Ludwigshafen Gewalt gegen Frauen: Organisation Solwodi verzeichnet weiterhin hohen Beratungsbedarf
Die Frauenrechtsorganisation Solwodi verzeichnet in Ludwigshafen weiterhin einen hohen Bedarf an Unterstützung für Frauen, die von Gewalt betroffen sind. Wie der Verein mitteilt, wurden im Jahr 2025 insgesamt 192 Frauen erstmals beraten. Damit bewegt sich die Zahl auf dem Niveau des Vorjahres mit 198 Erstkontakten.

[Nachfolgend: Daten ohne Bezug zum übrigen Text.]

==> src/rtl/core_seq_pkg.sv <==
// Shared types and constants for the core sequencer and its wait timer.
package core_seq_pkg;

  typedef enum logic [2:0] {
    IDLE  = 3'd0,
    FETCH = 3'd1,
    IWAIT = 3'd2,
    EXEC  = 3'd3,
    MEM   = 3'd4,
    WB    = 3'd5
  } seq_state_t;

  localparam logic [31:0] EBREAK_INSN = 32'h0010_0073;
  localparam int unsigned DEFAULT_WAIT_LIMIT = 16;

  // States that wait on an external memory response and are bounded by the timer.
  function automatic logic is_wait_state(input seq_state_t s);
    return (s == FETCH) || (s == IWAIT) || (s == MEM);
  endfunction

endpackage

==> src/rtl/seq_wait_timer.sv <==
// Down-counting response timer: reloaded on entry to a wait state, expires on
// the LIMIT-th consecutive enabled cycle.
module seq_wait_timer
  import core_seq_pkg::*;
#(
  parameter int unsigned LIMIT = DEFAULT_WAIT_LIMIT
) (
  input  logic clk,
  input  logic arst_n,
  input  logic load,
  input  logic enable,
  output logic expire
);

  localparam int unsigned CW = $clog2(LIMIT + 1);
  localparam logic [CW-1:0] LOAD_VAL = CW'(LIMIT - 1);

  logic [CW-1:0] count;

  always_ff @(posedge clk) begin
    if (!arst_n) begin
      count <= '0;
    end else if (load) begin
      count <= LOAD_VAL;
    end else if (enable && (count != '0)) begin
      count <= count - 1'b1;
    end
  end

  // The first cycle in the state sees LIMIT-1, so terminal count lands on cycle LIMIT.
  assign expire = enable && (count == '0);

endmodule

==> src/rtl/core_sequencer.sv <==
// Fetch/execute control sequencer gating datapath strobes around memory handshakes.
// Optional CORE_SEQ_RETIRE_CNT_EN adds a 32-bit retired-instruction counter output.
//
//   state | meaning
//   IDLE  | waiting for start
//   FETCH | imem_req held until imem_gnt
//   IWAIT | waiting for imem_rvalid
//   EXEC  | one decode cycle, branch to MEM/WB/IDLE
//   MEM   | dmem_req held until dmem_ack
//   WB    | single cycle of pc/reg write strobes
module core_sequencer
  import core_seq_pkg::*;
#(
  parameter int unsigned DATA_WIDTH = 32,
  parameter int unsigned WAIT_LIMIT = DEFAULT_WAIT_LIMIT
) (
  input  logic                  clk,
  input  logic                  arst_n,
  input  logic                  start,
  input  logic                  halt_req,
  output logic                  imem_req,
  input  logic                  imem_gnt,
  input  logic                  imem_rvalid,
  input  logic [DATA_WIDTH-1:0] imem_rdata,
  output logic [DATA_WIDTH-1:0] instr_q,
  input  logic                  ctl_pc_write,
  input  logic                  ctl_regwrite,
  input  logic                  ctl_memread,
  input  logic                  ctl_memwrite,
  output logic                  pc_write_en,
  output logic                  reg_write_en,
  output logic                  dmem_req,
  output logic                  dmem_we,
  input  logic                  dmem_ack,
  output logic                  busy,
  output logic                  err,
  output logic [2:0]            state_o
`ifdef CORE_SEQ_RETIRE_CNT_EN
  ,
  output logic [31:0]           retired_cnt
`endif
);

  seq_state_t state;
  seq_state_t state_nxt;
  logic       latch_instr;
  logic       timeout;
  logic       halt_pending;
  logic       tmr_load;
  logic       tmr_expire;

  always_comb begin
    state_nxt   = state;
    latch_instr = 1'b0;
    timeout     = 1'b0;
    case (state)
      IDLE: begin
        if (start) state_nxt = FETCH;
      end
      FETCH: begin
        // A response arriving with the grant skips IWAIT entirely.
        if (imem_gnt && imem_rvalid) begin
          latch_instr = 1'b1;
          state_nxt   = EXEC;
        end else if (imem_gnt) begin
          state_nxt = IWAIT;
        end else if (tmr_expire) begin
          timeout   = 1'b1;
          state_nxt = IDLE;
        end
      end
      IWAIT: begin
        if (imem_rvalid) begin
          latch_instr = 1'b1;
          state_nxt   = EXEC;
        end else if (tmr_expire) begin
          timeout   = 1'b1;
          state_nxt = IDLE;
        end
      end
      EXEC: begin
        if (instr_q == DATA_WIDTH'(EBREAK_INSN)) state_nxt = IDLE;
        else if (ctl_memread || ctl_memwrite)    state_nxt = MEM;
        else                                     state_nxt = WB;
      end
      MEM: begin
        if (dmem_ack) begin
          state_nxt = WB;
        end else if (tmr_expire) begin
          timeout   = 1'b1;
          state_nxt = IDLE;
        end
      end
      WB: begin
        state_nxt = (halt_pending || halt_req) ? IDLE : FETCH;
      end
      default: state_nxt = IDLE;
    endcase
  end

  assign tmr_load = (state_nxt != state) && is_wait_state(state_nxt);

  seq_wait_timer #(
    .LIMIT (WAIT_LIMIT)
  ) u_wait_timer (
    .clk    (clk),
    .arst_n (arst_n),
    .load   (tmr_load),
    .enable (is_wait_state(state)),
    .expire (tmr_expire)
  );

  // Outputs are registered from the next state so they line up with state_o.
  always_ff @(posedge clk) begin
    if (!arst_n) begin
      state        <= IDLE;
      instr_q      <= '0;
      imem_req     <= 1'b0;
      dmem_req     <= 1'b0;
      dmem_we      <= 1'b0;
      pc_write_en  <= 1'b0;
      reg_write_en <= 1'b0;
      busy         <= 1'b0;
      err          <= 1'b0;
      halt_pending <= 1'b0;
    end else begin
      state        <= state_nxt;
      if (latch_instr) instr_q <= imem_rdata;
      imem_req     <= (state_nxt == FETCH);
      dmem_req     <= (state_nxt == MEM);
      dmem_we      <= (state_nxt == MEM) && ctl_memwrite;
      pc_write_en  <= (state_nxt == WB) && ctl_pc_write;
      reg_write_en <= (state_nxt == WB) && ctl_regwrite;
      busy         <= (state_nxt != IDLE);
      if ((state == IDLE) && start) err <= 1'b0;
      else if (timeout)             err <= 1'b1;
      if (state_nxt == IDLE)                halt_pending <= 1'b0;
      else if ((state != IDLE) && halt_req) halt_pending <= 1'b1;
    end
  end

  assign state_o = state;

`ifdef CORE_SEQ_RETIRE_CNT_EN
  always_ff @(posedge clk) begin
    if (!arst_n)                     retired_cnt <= '0;
    else if ((state == IDLE) && start) retired_cnt <= '0;
    else if (state == WB)            retired_cnt <= retired_cnt + 32'd1;
  end
`endif

endmodule

==> config.mk <==
export PLATFORM = sky130hd
export DESIGN_NAME = core_sequencer
export DESIGN_NICKNAME = d
export VERILOG_FILES = /design/src/rtl/core_seq_pkg.sv /design/src/rtl/seq_wait_timer.sv /design/src/rtl/core_sequencer.sv
export SDC_FILE = /design/constraint.sdc
export NUM_CORES = 1
export LEC_CHECK = 0
export BUFFER_PORTS_ARGS = -buffer_cell sky130_fd_sc_hd__buf_4
export CORE_AREA = 4 4 78 80
export DETAILED_ROUTE_END_ITERATION = 12
export DIE_AREA = 0 0 82 84
export PLACE_DENSITY = 0.7
export SYNTH_ARGS = -nofsm -noshare
export SYNTH_HDL_FRONTEND = slang
export SYNTH_HIERARCHICAL = 1
export SYNTH_SLANG_ARGS = --single-unit
export TNS_END_PERCENT = 10
==> constraint.sdc <==
create_clock -name clk -period 2.45 [get_ports clk]
set_input_delay 0.49 -clock clk [delete_from_list [all_inputs] [get_ports clk]]
set_output_delay 0.49 -clock clk [all_outputs]
set_load 0.03 [all_outputs]
; Word-level counts from Yosys, hierarchy flattened
; Index checks and enable logic that the tools add are counted.
[word_totals]
regBits = 48
in_bits = 43
out_inout_bits = 42
wordCells = 71
[classes]
n_addsub = 1
n_eq_ne = 11
n_mux = 21
bitwise = 1
reduce_logical = 25
[op_table]
columns = operator, n
row1 = "== test 32 x 21 -> 1 bit, second input constant", 1
row2 = two-way mux 3 bit, 7
row3 = one-hot mux 3 bit (6 select lines), 1
row4 = "== test 3 bit, second input constant", 4
row5 = "== test 3 x 2 -> 1 bit, second input constant", 3
row6 = logical AND 1 bit, 9
row7 = two-way mux 1 bit, 9
row8 = two-way mux 4 bit, 2
row9 = "== test 3 x 1 -> 1 bit, second input constant", 2
row10 = logical NOT 3 bit, 2
row11 = logical OR 1 bit, 6
row12 = nonzero test 3 bit, 2
row13 = OR reduction 2 bit, 3
row14 = logical NOT 5 bit, 1
row15 = nonzero test 5 bit, 1
row16 = "subtractor 5 x 1 -> 5 bit, second input constant", 1
row17 = inequality test 3 bit, 1
row18 = one-hot mux 1 bit (3 select lines), 1
row19 = one-hot mux 1 bit (2 select lines), 1
row20 = nonzero test 2 bit, 1
row21 = NOT 1 bit, 1

; Longest topological paths before layout
[logic_depth]
depth_word = 13
mapped_depth = 14
depth_no_buf = 12

; Hierarchy
; The synthesis kept the hierarchy.
[by_module_without_submodules]
columns = mod, n_inst, cells_per_inst, area_per_inst_um2, seq_area_each_um2
row1 = core_sequencer, 1, 218, 1806.7, 860.8
row2 = seq_wait_timer, 1, 33, 311.5, 100.1

; Worst setup path after synthesis
; Ideal clock, no wire load.
[synth_path]
path_kind = register -> register
start = register state[1] (netlist: state_o[1])
end = register u_wait_timer.count[1]
setup_time_ns = 0.086
arrival_time_ns = 2.700
t_required_ns = 2.364
setup_slack_ns = -0.335
stages_incl_launch_ff = 14
n_path_buf = 2
synth_period_minus_slack_ns = 2.785
path_cell_list = dfxtp_1 buf_2 nor2_1 nand2_1 o21ai_0 and2_1 nor3_1 a21oi_1 a221o_1 o21a_2 o32ai_1 buf_1 o31ai_1 a211oi_1
[synth_via]
elab_chain_cells = 13
word_cells_on_any_way = 26
cone_classes = 9 x eq/ne / 8 x mux / 9 x reduce/logical
[synth_rtl]
columns = element, line_no
row1 = "start, declared", core_sequencer.sv:44  ; seq_state_t state;
row2 = "start signal, assigned", core_sequencer.sv:127  ; state <= state_nxt;
row3 = == test 3 x 1 -> 1 bit / == test 3 x 2 -> 1 bit (equally long branches), core_seq_pkg.sv:18  ; return (s == FETCH) || (s == IWAIT) || (s == MEM);
row4 = logical OR 1 bit, core_seq_pkg.sv:18
row5 = logical OR 1 bit *, core_seq_pkg.sv:18
row6 = logical AND 1 bit *, seq_wait_timer.sv:31  ; assign expire = enable && (count == '0);
row7 = named net tmr_expire, core_sequencer.sv:50  ; logic tmr_expire;
row8 = two-way mux 3 bit *, "core_sequencer.sv:67, core_sequencer.sv:76, core_sequencer.sv:89"
row9 = two-way mux 3 bit, core_sequencer.sv:65  ; end else if (imem_gnt) begin
row10 = two-way mux 3 bit, core_sequencer.sv:62  ; if (imem_gnt && imem_rvalid) begin
row11 = one-hot mux 3 bit (6 select lines) *, core_sequencer.sv:56  ; case (state)
row12 = == test 3 x 1 -> 1 bit / == test 3 x 2 -> 1 bit (equally long branches), core_seq_pkg.sv:18
row13 = logical OR 1 bit (2 in a row), core_seq_pkg.sv:18
row14 = logical AND 1 bit *, core_sequencer.sv:101  ; assign tmr_load = (state_nxt != state) && is_wait_state(state_nxt);
row15 = named net tmr_load, core_sequencer.sv:49  ; logic tmr_load;
row16 = two-way mux 4 bit / nonzero test 2 bit (equally long branches), -
row17 = "end signal, assigned", seq_wait_timer.sv:26  ; count <= count - 1'b1;
row18 = "end, declared", seq_wait_timer.sv:18  ; logic [CW-1:0] count;
; The timed path passes the listed nets; every way through them passes the cells marked *.
; A chain may end at the register's enable or synchronous reset.

; Final worst setup path
[layout_path]
start = register u_wait_timer.count[0]
end = register u_wait_timer.count[1]
[layout_via]
elab_chain_cells = 11
word_cells_on_any_way = 21
cone_classes = 1 x add/sub / 4 x eq/ne / 8 x mux / 8 x reduce/logical
[layout_rtl]
columns = element, line_no
row1 = logical NOT 5 bit *, seq_wait_timer.sv:31
row2 = logical AND 1 bit *, seq_wait_timer.sv:31
row3 = named net tmr_expire, core_sequencer.sv:50
row4 = two-way mux 3 bit *, "core_sequencer.sv:67, core_sequencer.sv:76, core_sequencer.sv:89"
row5 = two-way mux 3 bit, core_sequencer.sv:65
row6 = two-way mux 3 bit, core_sequencer.sv:62
row7 = one-hot mux 3 bit (6 select lines) *, core_sequencer.sv:56
row8 = == test 3 x 1 -> 1 bit / == test 3 x 2 -> 1 bit (equally long branches), core_seq_pkg.sv:18
row9 = logical OR 1 bit (2 in a row), core_seq_pkg.sv:18
row10 = logical AND 1 bit *, core_sequencer.sv:101
row11 = named net tmr_load, core_sequencer.sv:49
row12 = two-way mux 4 bit / nonzero test 2 bit (equally long branches), -
; The timed path passes the listed nets; every way through them passes the cells marked *. The select of a mux whose other input is x is not followed.

==> key figures <==
Placed design
  • Placed wire-length estimate: 4480 microns
  • Port bufs: 84
  • Placed inst area: 2890 sq um
  • Pre-CTS setup slack: 0.0263 ns
  • RePlAce Congestion: 0.875

Worst setup path
  • Critical path launch point type: flip-flop
  • R2r endpoint: u_wait_timer/count[1]
  • Critical path buffers and inverters: 2
  • Reg-to-reg slack, setup: 0.09 ns
  • CP max FO: 8
  • Crit path DAT: 2.58 ns
  • Crit path max-delay family: compound AO/OA/AOI/OAI gates
  • Required time of the critical path: 2.67 ns
  • Worst path slowest cell: a221o_1
  • R2R cell count: 12
  • Worst setup EP type: flip-flop
  • CP max stage delay: 0.39 ns
  • R2R Path Start: u_wait_timer/count[0]
  • CP Class: flip-flop to flip-flop
  • Worst-path cell chain: inv_1 -> ha_2 -> nor4b_4 -> and2_4 -> nor3_4 -> a21oi_1 -> a221o_1 -> o21a_2 -> o32ai_2 -> buf_4 -> nor2_1 -> a211oi_2

Synthesis
  • Post-synthesis async set-or-reset flop share: 0%
  • Syn Inst Count: 251
  • Dominant synthesized flop cell: dfxtp_1
  • Synthesized cell area: 2120 sq um
  • Ys Warns: 6
  • #FFs+latches synth: 48
  • Number of flops mapped to enable cells by yosys: 0
  • Syn nets: 296
  • Avg Inst Size Synth: 8.44 sq um
  • Synth cell types: 56
  • Post-synthesis sequential area ratio: 45.4%

Timing
  • Slew margin rel.: 75.1%
  • Period utilization: 96.5%
  • Slew Viols, Final: 0
  • RSZ-0062 raised after global routing: true
  • Setup Skew: 0.00537 ns
  • Tmin final: 2.36 ns
  • Fmax: 0.423 GHz
  • Final hold viol count: 0
  • Slew @ Worst Pin: 0.370 ns
  • Setup violation total in the final timing report: 0
  • Final worst slack: 0.0865 ns

Die
  • Die H: 84 microns
  • Die X: 82 microns
  • Area of the die: 6890 sq um
  • Initial Util: 39.2%
  • Core ar.: 5410 sq um
  • IO Count: 85
  • Rows: 27

Clocking
  • TritonCTS clock tree: built
  • Reg clk slew, reported paths: 0.09 ns
  • Root buffer cell: clkbuf_8
  • Clk_lat worst skew: 0.29 ns
  • CTS Buf Count: 5
  • Clock tree buffer depth: 2
  • CTS H-Tree Depth: 2
  • Clock sinks: 48

GRT
  • Vias in the first global route: 1976
  • Pin count of the biggest net entering global routing: 34
  • Remaining global-route overflow: 0
  • First-pass GRT wire length: 9380 microns
  • GRT Overall Usage: 17.0%
  • Initial antenna violation count: 0

Route
  • Routed wire per std cell: 14.5 microns
  • Final WL: 6070 microns
  • Detailed Routing Iterations Pass 1: 4
  • Post-DRT Antenna Nets: 0
  • 1st-iter DRT viols: 94
  • DR DRC count: 0
  • Via count: 2090
  • Vias per cell: 5.00

Power and ir drop
  • Power Density: 669 nW/um^2
  • Leak: 1.28 nW
  • Worst VDD drop: 0.520 mV

Layout
  • Cell area after layout: 3060 sq um
  • Fillers: 515
  • Ant. Diodes: 0
  • Share of cells above drive strength 1: 40.5%
  • Final net count: 390
  • Layout area overhead: 44.7%

Hold path
  • Hold Path Class: primary input to flip-flop
  • Hold path depth: 2
  • HP Start: start
  • WHS Endpoint: err

Outcome
  • Result of the run: finished clean

Job
  • Max Cap Viol: 0
## timing repair
| item | 4_1_cts | 5_1_grt |
|---|---|---|
| resized for setup | 0 | 14 |
| setup endpoints to repair | 1 | 4 |
| pin swaps | 1 | 8 |
| buffers inserted | 0 | 3 |
| hold buffers | 0 | 0 |
## routing by layer
metal  global-route usage, %  part of all wire (%)
met5                       0                     0
met4                    3.17                  0.35
met3                    3.67                   7.9
met2                    28.4                    49
met1                    22.3                    43
## worst max-delay path by stage
stage	startpoint	to	slack, ns	cells past startpoint
after global routing	u_wait_timer/count[0]	u_wait_timer/count[1]	-0.03	13
final	u_wait_timer/count[0]	u_wait_timer/count[1]	0.09	12
after floorplan	state_o[1]	u_wait_timer/count[1]	0.04	12
after global placement	u_wait_timer/count[0]	u_wait_timer/count[1]	0.09	12
after CTS	u_wait_timer/count[0]	u_wait_timer/count[1]	0.03	12
after detailed placement	u_wait_timer/count[0]	u_wait_timer/count[1]	0.03	12
## registers in the layout, summed over array words and instances (netlist names)
signal              cells
state_o                 3
dmem_we                 1
pc_write_en             1
reg_write_en            1
dmem_req                1
halt_pending            1
u_wait_timer/count      5
instr_q                32
busy                    1
err                     1
imem_req                1
## worst register-to-register path: stages (launching register included)
cell and delay, ns:
dfxtp_2 0.34, inv_1 0.06, ha_2 0.19, nor4b_4 0.13, and2_4 0.16, nor3_4 0.09
a21oi_1 0.05, a221o_1 0.39, o21a_2 0.16, o32ai_2 0.26, buf_4 0.21, nor2_1 0.06
a211oi_2 0.20
## kinds of logic after synthesis
group,share of synthesized area (%)
xor+xnor,0.414
fa+ha+maj,1.18
mux,0.473
flops,45.4
compound gates,20.7
simple gates,27.3
buf+inv,4.55
## through the flow
| stage | instances | hold slack (ns) | utilization [%] | power (mW) | setup TNS (ns) |
|---|---|---|---|---|---|
| detailed placement | 407 | 0.461 | 53.5 | 1.51 | 0 |
| global route | 418 | 0.395 | 56.7 | 2.16 | -0.0505 |
| global placement | 407 | 0.455 | 53.5 | 1.50 | 0 |
| CTS | 415 | 0.396 | 55.3 | 2.00 | 0 |
| floorplan | 251 | 0.517 | - | 1.28 | 0 |
| finish | 418 | 0.399 | 56.7 | 2.05 | 0 |
## area by class of cell
type | instances | area, sq um | share of cell area [%]
clock buffer | 6 | 82.6 | 2.69
clock inverter | 2 | 13.8 | 0.449
inverter | 9 | 33.8 | 1.10
multi-input combinational | 180 | 1110 | 36.3
sequential | 48 | 972 | 31.7
tap | 72 | 90.1 | 2.94
timing repair buffer | 101 | 758 | 24.7
## synthesized netlist by cell type, types with 2 or more instances
master    number  area, sq um
nand2_1       67          251
dfxtp_1       48          961
a21oi_1       38          190
nor2_1         9         33.8
clkbuf_1       7         26.3
inv_1          7         26.3
buf_2          5         25.0
o21ai_0        5         25.0
nor3_1         3         15.0
nor4_2         3         37.5
nor4b_2        3         45.0
a21boi_0       2         15.0
and2_1         2         12.5
and3_1         2         12.5
and3b_1        2         17.5
ha_1           2         25.0
inv_2          2         7.51
nand3b_1       2         15.0
nand4_1        2         12.5
nor3b_1        2         15.0
o21a_1         2         15.0
o31a_1         2         17.5
## cells in the final DEF (no fill, tap or decap), drive strengths merged, types with 2 or more instances in the layout
cell | Yosys | layout
nand2 | 68 | 68
nor3b | 2 | 2
nor4b | 5 | 5
nor4 | 4 | 4
o31a | 2 | 2
o21a | 3 | 3
and2 | 2 | 2
clkbuf | 7 | 6
buf | 7 | 101
inv | 9 | 10
nand3b | 2 | 2
nor3 | 3 | 3
and3b | 2 | 2
nand4 | 2 | 2
o211ai | 2 | 2
a21boi | 2 | 2
dfxtp | 48 | 48
ha | 2 | 2
o21ai | 6 | 6
nor2 | 9 | 9
a21oi | 39 | 39
and3 | 2 | 2
## power by group
part	switching, mW	total [mW]	internal, mW
combinational	0.350	0.659	0.309
sequential	0.0593	0.903	0.844
clock	0.258	0.489	0.231
total	0.668	2.05	1.38
Power figures use the tool's default switching activity.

Die Beratungsstelle ist im süd- und westpfälzischen Raum sowie im Rhein-Neckar-Gebiet tätig. Ein Schwerpunkt der Arbeit lag 2025 auf Fällen von sogenannter Ehrgewalt sowie auf den Themen Menschenhandel zur sexuellen Ausbeutung und weibliche Genitalverstümmelung. Viele der betroffenen Frauen hätten sich in komplexen Problemlagen befunden, häufig nach längeren Phasen von Gewalt und Abhängigkeit, so die Frauenrechtsorganisation.

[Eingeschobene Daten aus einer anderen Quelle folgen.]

--- config.mk ---
export PLATFORM = sky130hd
export DESIGN_NAME = seq_pattern_gen_1001_1110
export DESIGN_NICKNAME = d
export VERILOG_FILES = /design/src/rtl/seq_pattern_gen_1001_1110.sv
export SDC_FILE = /design/constraint.sdc
export NUM_CORES = 1
export LEC_CHECK = 0
export BUFFER_PORTS_ARGS = -buffer_cell sky130_fd_sc_hd__buf_2
export CAP_MARGIN = 30
export CELL_PAD_IN_SITES_DETAIL_PLACEMENT = 0
export CELL_PAD_IN_SITES_GLOBAL_PLACEMENT = 1
export CORE_MARGIN = 2
export CORE_UTILIZATION = 39
export DETAILED_ROUTE_END_ITERATION = 7
export PLACE_DENSITY = 0.8
export SETUP_SLACK_MARGIN = 0.05
export SYNTH_ARGS = -nofsm -noshare
export SYNTH_HDL_FRONTEND = slang
export SYNTH_SLANG_ARGS = --single-unit
export TNS_END_PERCENT = 5
--- constraint.sdc ---
create_clock -name clk -period 2.1 [get_ports clk]
set_clock_uncertainty 0.2 [all_clocks]
set_input_delay 0.42 -clock clk [delete_from_list [all_inputs] [get_ports clk]]
set_output_delay 0.42 -clock clk [all_outputs]
set_load 0.05 [all_outputs]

Die Herkunft der Ratsuchenden ist laut Solwodi vielfältig – neben Deutschland auch Afghanistan, Syrien, Somalia, die Türkei, Bulgarien und Kolumbien. Die meisten Betroffenen waren zwischen 18 und 35 Jahren alt.
Wichtig sind schnelle Schutzangebote
Neben der Beratung spiele der Schutz in akuten Gefährdungssituationen eine wichtige Rolle. Ziel sei es, den Betroffenen einen sicheren Ort zu bieten und Perspektiven für ein eigenständiges Leben zu entwickeln. „Viele Frauen werden unter falschen Versprechen nach Deutschland gebracht und geraten anschließend in massive Abhängigkeits- und Ausbeutungssituationen“, schreibt die Fachberatungsstelle. Umso wichtiger seien schnelle Schutzangebote und eine langfristige Begleitung.
Die Beratungsstelle bietet neben psychosozialer Unterstützung auch Hilfe bei Behördenkontakten, Aufenthaltsfragen und der Existenzsicherung. Zudem vermittelt sie bei Bedarf Plätze in Schutzunterkünften, Sprachkurse oder berufliche Qualifizierungsinitiativen.